→ AIM OF THE TASK:
From the data below, set down exactly the lines between the one holding "<tr><td>Distinct cell type" and the one holding "<tr><td>Initial detailed-routing violation", inclusive, and no others.
____
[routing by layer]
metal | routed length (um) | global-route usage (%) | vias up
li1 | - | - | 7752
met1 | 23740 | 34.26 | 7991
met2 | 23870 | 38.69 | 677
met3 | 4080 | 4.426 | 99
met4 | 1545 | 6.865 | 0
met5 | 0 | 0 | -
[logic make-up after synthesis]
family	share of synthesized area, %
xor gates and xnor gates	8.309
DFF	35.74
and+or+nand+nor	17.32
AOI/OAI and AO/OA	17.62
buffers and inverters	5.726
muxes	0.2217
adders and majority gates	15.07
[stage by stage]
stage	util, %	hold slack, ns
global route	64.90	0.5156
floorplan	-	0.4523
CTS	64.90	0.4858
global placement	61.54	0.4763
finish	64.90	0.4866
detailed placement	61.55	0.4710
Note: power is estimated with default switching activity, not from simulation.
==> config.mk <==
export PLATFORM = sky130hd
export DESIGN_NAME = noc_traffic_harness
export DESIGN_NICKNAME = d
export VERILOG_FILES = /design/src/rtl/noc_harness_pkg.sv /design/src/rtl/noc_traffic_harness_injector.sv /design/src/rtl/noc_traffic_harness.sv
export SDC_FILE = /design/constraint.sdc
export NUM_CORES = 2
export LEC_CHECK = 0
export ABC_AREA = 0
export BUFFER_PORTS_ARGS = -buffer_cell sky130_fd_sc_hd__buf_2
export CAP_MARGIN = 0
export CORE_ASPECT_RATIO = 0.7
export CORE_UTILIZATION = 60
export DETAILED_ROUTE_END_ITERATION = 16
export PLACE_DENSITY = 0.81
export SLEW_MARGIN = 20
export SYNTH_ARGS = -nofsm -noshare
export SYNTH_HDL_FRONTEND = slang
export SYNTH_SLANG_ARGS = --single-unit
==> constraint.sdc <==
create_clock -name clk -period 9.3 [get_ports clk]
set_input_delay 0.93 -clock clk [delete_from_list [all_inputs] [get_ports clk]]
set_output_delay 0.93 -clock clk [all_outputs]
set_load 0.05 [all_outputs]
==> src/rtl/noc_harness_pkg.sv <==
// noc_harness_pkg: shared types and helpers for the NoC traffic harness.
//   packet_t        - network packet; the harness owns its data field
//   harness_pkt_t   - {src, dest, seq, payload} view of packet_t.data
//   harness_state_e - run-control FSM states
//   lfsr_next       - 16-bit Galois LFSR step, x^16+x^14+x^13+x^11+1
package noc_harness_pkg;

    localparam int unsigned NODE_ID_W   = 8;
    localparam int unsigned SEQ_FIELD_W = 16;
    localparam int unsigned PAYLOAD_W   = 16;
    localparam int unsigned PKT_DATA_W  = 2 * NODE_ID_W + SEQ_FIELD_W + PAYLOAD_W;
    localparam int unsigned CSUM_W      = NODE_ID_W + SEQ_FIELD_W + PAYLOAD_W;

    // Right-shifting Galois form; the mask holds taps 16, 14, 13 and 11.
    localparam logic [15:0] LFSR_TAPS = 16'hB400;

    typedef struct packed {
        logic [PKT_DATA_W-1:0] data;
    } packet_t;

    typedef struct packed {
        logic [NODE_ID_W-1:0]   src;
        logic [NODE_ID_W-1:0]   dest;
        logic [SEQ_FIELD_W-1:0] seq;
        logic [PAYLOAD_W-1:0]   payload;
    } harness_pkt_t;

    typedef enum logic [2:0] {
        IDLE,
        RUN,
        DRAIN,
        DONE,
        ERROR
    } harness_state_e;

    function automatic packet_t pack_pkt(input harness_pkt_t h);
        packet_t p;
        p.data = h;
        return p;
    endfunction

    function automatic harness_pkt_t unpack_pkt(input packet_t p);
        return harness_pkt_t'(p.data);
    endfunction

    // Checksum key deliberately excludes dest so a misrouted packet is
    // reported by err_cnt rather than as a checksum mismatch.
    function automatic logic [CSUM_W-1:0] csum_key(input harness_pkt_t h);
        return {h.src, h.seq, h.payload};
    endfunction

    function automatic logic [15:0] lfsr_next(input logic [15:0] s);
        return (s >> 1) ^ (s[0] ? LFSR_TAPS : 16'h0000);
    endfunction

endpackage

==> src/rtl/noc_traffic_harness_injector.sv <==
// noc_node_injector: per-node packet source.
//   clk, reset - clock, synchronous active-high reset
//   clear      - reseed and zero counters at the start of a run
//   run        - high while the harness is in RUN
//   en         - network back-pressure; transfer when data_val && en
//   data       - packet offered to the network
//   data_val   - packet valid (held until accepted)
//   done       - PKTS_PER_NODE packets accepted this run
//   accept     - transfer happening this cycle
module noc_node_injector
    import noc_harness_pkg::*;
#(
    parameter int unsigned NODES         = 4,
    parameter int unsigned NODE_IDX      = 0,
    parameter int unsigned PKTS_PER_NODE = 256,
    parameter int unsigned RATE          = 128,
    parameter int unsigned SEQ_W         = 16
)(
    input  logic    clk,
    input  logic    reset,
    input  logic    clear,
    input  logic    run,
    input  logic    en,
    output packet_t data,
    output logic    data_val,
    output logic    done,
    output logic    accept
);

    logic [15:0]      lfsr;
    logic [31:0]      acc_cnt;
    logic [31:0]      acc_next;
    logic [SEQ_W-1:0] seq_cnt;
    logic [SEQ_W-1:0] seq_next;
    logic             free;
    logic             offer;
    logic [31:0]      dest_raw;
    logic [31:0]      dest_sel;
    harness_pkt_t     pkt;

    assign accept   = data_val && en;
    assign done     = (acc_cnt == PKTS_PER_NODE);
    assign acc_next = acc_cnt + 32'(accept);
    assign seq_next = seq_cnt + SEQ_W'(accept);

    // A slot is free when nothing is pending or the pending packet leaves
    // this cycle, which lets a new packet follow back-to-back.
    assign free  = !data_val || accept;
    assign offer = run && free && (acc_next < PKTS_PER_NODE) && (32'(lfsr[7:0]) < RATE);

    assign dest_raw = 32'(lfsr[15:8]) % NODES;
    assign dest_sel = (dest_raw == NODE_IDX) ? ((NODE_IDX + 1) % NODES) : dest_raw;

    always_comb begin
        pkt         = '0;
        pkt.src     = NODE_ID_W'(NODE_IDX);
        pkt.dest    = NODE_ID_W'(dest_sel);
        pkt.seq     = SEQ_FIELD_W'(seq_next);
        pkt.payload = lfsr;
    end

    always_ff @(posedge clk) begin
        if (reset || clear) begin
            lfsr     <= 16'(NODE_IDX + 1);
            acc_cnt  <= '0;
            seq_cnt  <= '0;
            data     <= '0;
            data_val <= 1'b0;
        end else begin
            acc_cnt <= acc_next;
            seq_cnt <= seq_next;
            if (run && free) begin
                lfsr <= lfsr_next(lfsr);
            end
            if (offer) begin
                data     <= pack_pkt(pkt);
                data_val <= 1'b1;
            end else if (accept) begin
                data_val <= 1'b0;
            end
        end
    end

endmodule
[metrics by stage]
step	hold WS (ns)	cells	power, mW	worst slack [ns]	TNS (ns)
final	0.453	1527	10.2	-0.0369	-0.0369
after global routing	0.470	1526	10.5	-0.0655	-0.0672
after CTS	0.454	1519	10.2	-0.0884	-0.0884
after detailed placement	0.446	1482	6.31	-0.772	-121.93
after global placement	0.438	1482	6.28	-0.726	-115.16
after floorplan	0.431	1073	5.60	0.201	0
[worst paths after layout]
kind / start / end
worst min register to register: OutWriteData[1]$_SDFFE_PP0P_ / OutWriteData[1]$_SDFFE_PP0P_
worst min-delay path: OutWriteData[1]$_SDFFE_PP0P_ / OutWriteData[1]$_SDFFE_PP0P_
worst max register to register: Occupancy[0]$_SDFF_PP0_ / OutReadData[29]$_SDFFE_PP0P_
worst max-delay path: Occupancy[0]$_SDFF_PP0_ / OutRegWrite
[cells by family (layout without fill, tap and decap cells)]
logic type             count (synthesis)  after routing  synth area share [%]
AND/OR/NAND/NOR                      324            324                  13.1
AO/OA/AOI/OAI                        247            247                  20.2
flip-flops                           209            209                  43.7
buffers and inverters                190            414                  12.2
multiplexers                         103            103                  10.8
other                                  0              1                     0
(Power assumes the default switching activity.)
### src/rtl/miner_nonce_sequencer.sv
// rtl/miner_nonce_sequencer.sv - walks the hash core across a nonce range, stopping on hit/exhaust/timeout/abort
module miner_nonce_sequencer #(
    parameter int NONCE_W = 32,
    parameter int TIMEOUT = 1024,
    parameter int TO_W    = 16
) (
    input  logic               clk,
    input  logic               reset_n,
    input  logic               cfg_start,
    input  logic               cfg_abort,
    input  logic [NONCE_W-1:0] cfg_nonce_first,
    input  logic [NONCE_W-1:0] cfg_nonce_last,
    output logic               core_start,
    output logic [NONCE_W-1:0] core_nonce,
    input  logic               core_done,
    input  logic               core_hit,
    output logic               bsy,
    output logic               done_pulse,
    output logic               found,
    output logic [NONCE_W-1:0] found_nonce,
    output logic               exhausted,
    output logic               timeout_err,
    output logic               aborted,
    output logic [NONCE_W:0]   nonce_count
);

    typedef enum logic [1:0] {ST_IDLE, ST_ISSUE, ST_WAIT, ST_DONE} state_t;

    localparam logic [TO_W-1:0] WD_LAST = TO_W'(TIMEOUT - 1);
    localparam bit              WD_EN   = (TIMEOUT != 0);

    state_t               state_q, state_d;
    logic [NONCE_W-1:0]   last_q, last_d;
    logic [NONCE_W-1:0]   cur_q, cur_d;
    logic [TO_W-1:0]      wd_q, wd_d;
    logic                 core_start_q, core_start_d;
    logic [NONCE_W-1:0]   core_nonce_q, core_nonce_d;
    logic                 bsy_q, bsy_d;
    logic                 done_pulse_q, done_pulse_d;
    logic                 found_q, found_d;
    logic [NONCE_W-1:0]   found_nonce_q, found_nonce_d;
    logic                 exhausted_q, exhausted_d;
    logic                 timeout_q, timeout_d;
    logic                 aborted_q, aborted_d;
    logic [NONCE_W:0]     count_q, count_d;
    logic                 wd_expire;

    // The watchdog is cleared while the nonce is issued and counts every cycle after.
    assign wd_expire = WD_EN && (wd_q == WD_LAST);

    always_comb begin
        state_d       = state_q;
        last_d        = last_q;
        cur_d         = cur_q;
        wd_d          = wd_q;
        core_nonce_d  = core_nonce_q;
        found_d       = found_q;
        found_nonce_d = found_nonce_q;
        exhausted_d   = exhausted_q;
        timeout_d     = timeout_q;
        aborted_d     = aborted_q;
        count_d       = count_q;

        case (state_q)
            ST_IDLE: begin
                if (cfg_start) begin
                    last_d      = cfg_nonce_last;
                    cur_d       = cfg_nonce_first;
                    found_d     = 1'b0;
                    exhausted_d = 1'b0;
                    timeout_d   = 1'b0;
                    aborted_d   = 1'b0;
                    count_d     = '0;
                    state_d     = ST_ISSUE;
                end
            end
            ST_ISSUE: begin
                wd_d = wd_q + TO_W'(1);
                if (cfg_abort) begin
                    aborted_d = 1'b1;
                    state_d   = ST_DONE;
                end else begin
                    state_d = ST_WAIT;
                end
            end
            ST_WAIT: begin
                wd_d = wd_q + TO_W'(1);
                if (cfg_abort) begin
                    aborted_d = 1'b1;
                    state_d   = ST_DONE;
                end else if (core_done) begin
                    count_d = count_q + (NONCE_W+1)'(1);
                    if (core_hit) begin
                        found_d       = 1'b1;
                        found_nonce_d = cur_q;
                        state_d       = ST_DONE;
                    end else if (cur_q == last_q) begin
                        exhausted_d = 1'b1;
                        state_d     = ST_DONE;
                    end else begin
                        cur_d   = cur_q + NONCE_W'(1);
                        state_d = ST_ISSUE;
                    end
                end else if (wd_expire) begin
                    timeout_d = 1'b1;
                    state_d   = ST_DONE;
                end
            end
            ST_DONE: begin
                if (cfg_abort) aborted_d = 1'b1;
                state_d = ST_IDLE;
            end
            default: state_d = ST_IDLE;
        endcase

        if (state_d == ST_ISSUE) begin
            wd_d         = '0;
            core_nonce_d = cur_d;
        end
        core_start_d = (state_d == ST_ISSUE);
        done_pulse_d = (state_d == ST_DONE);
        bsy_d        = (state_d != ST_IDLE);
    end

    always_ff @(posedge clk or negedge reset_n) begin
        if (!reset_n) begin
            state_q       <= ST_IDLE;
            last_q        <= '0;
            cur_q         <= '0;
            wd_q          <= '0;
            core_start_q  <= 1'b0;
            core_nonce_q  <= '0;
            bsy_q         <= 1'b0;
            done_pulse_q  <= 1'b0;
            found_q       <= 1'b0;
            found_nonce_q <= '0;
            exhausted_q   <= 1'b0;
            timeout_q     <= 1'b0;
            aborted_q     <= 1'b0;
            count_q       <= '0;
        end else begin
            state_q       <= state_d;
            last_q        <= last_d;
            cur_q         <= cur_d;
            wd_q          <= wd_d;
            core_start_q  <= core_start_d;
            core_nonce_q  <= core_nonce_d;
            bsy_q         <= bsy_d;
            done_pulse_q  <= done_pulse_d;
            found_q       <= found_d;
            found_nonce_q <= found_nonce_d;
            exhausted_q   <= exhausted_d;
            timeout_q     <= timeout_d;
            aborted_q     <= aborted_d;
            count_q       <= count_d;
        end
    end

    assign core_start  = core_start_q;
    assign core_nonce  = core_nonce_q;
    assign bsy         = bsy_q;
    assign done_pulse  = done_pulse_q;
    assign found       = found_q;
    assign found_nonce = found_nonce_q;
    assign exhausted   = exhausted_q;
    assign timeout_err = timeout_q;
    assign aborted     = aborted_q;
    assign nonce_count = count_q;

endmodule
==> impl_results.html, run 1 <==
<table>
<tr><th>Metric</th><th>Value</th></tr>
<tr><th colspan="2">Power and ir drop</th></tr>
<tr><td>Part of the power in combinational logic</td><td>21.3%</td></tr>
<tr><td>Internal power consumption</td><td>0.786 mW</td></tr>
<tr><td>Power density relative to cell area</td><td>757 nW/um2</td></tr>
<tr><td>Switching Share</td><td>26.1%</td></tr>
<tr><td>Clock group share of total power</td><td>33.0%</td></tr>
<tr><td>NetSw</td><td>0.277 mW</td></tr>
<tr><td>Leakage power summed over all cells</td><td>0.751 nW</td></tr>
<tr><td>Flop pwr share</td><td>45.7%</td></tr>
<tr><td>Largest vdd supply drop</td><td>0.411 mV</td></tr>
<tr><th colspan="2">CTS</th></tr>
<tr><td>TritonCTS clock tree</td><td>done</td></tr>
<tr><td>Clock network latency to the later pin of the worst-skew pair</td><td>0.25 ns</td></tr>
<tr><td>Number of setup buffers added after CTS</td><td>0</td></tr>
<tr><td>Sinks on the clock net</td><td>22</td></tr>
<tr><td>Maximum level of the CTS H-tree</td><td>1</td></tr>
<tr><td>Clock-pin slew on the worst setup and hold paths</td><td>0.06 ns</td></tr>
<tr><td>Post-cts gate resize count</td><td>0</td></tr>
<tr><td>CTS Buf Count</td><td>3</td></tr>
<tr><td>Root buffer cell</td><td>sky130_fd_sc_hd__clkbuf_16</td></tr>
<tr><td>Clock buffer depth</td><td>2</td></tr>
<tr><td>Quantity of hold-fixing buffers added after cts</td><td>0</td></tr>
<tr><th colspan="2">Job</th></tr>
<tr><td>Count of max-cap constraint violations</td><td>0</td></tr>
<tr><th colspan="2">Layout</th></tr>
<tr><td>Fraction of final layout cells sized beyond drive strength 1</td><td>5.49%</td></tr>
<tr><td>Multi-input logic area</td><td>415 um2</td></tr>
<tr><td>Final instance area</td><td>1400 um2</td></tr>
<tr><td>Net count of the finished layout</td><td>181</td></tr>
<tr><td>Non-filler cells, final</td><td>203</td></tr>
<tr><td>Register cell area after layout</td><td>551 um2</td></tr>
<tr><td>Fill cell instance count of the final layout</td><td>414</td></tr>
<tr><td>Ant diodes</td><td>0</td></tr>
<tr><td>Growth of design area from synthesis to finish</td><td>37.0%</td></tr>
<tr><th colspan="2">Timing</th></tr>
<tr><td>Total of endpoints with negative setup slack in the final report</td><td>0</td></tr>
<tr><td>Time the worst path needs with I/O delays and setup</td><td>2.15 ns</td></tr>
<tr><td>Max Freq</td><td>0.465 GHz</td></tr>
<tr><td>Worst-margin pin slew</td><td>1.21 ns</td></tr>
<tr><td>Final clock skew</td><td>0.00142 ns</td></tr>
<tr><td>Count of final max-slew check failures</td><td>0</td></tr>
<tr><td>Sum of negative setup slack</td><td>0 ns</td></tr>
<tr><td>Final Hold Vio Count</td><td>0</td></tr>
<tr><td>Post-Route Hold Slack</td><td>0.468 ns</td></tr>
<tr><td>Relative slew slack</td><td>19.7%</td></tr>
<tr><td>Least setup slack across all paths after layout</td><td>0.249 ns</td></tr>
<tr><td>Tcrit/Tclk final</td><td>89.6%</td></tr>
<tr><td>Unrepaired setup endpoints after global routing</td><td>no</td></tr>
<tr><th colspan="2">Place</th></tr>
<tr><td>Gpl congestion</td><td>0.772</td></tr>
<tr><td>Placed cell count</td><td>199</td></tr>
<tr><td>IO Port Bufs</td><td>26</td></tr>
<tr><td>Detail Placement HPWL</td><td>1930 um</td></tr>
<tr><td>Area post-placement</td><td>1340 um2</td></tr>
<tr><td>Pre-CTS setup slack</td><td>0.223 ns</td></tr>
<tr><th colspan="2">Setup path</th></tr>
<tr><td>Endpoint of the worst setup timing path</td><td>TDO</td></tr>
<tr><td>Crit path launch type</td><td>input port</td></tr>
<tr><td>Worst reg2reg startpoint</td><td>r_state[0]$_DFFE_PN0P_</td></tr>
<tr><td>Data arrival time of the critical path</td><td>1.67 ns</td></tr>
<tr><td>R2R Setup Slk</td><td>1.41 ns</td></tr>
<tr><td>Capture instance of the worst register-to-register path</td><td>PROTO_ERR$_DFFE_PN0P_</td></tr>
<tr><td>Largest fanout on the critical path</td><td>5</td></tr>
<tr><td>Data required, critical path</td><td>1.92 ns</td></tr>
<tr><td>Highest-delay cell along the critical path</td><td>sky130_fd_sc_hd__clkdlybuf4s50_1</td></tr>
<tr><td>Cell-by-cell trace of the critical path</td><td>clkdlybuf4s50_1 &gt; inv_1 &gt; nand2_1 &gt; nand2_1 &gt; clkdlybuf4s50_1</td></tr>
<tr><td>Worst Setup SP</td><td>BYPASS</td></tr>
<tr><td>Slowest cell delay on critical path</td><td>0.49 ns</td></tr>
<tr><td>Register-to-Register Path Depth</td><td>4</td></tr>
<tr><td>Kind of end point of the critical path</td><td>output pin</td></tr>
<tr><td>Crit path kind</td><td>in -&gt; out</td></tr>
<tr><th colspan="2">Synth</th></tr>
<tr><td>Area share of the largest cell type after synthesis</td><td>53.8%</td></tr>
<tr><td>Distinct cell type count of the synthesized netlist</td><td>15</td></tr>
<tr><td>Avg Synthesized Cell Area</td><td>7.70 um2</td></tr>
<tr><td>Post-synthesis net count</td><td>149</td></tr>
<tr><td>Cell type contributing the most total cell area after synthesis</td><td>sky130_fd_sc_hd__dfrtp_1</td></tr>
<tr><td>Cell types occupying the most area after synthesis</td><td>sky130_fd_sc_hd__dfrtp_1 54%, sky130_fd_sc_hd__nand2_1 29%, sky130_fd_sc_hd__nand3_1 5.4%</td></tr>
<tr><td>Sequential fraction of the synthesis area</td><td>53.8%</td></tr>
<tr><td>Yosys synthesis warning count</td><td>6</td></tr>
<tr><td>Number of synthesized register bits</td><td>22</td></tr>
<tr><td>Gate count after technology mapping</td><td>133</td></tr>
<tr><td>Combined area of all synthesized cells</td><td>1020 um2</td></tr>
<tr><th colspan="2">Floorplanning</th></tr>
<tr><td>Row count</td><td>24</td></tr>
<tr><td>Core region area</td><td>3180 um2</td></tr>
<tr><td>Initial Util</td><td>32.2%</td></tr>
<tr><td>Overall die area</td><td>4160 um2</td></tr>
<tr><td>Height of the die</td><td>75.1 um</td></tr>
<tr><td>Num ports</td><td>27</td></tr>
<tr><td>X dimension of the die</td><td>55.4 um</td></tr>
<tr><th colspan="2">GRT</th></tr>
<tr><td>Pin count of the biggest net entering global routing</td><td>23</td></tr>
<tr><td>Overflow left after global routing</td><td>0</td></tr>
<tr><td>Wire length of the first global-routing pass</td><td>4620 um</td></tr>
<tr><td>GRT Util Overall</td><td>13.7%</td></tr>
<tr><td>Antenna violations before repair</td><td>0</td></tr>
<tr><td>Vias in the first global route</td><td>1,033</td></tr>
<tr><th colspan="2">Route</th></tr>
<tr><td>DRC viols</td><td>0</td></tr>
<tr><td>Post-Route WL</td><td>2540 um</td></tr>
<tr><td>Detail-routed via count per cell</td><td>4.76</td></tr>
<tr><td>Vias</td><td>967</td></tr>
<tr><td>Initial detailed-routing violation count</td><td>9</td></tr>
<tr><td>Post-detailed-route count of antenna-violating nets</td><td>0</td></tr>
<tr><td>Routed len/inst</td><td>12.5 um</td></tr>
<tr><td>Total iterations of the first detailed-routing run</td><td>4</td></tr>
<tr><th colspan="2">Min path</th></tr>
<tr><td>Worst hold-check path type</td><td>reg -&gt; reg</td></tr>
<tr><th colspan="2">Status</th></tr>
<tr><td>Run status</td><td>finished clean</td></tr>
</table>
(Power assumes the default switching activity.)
____
→ FINISHED EXERCISE:
<tr><td>Distinct cell type count of the synthesized netlist</td><td>15</td></tr>
<tr><td>Avg Synthesized Cell Area</td><td>7.70 um2</td></tr>
<tr><td>Post-synthesis net count</td><td>149</td></tr>
<tr><td>Cell type contributing the most total cell area after synthesis</td><td>sky130_fd_sc_hd__dfrtp_1</td></tr>
<tr><td>Cell types occupying the most area after synthesis</td><td>sky130_fd_sc_hd__dfrtp_1 54%, sky130_fd_sc_hd__nand2_1 29%, sky130_fd_sc_hd__nand3_1 5.4%</td></tr>
<tr><td>Sequential fraction of the synthesis area</td><td>53.8%</td></tr>
<tr><td>Yosys synthesis warning count</td><td>6</td></tr>
<tr><td>Number of synthesized register bits</td><td>22</td></tr>
<tr><td>Gate count after technology mapping</td><td>133</td></tr>
<tr><td>Combined area of all synthesized cells</td><td>1020 um2</td></tr>
<tr><th colspan="2">Floorplanning</th></tr>
<tr><td>Row count</td><td>24</td></tr>
<tr><td>Core region area</td><td>3180 um2</td></tr>
<tr><td>Initial Util</td><td>32.2%</td></tr>
<tr><td>Overall die area</td><td>4160 um2</td></tr>
<tr><td>Height of the die</td><td>75.1 um</td></tr>
<tr><td>Num ports</td><td>27</td></tr>
<tr><td>X dimension of the die</td><td>55.4 um</td></tr>
<tr><th colspan="2">GRT</th></tr>
<tr><td>Pin count of the biggest net entering global routing</td><td>23</td></tr>
<tr><td>Overflow left after global routing</td><td>0</td></tr>
<tr><td>Wire length of the first global-routing pass</td><td>4620 um</td></tr>
<tr><td>GRT Util Overall</td><td>13.7%</td></tr>
<tr><td>Antenna violations before repair</td><td>0</td></tr>
<tr><td>Vias in the first global route</td><td>1,033</td></tr>
<tr><th colspan="2">Route</th></tr>
<tr><td>DRC viols</td><td>0</td></tr>
<tr><td>Post-Route WL</td><td>2540 um</td></tr>
<tr><td>Detail-routed via count per cell</td><td>4.76</td></tr>
<tr><td>Vias</td><td>967</td></tr>
<tr><td>Initial detailed-routing violation count</td><td>9</td></tr>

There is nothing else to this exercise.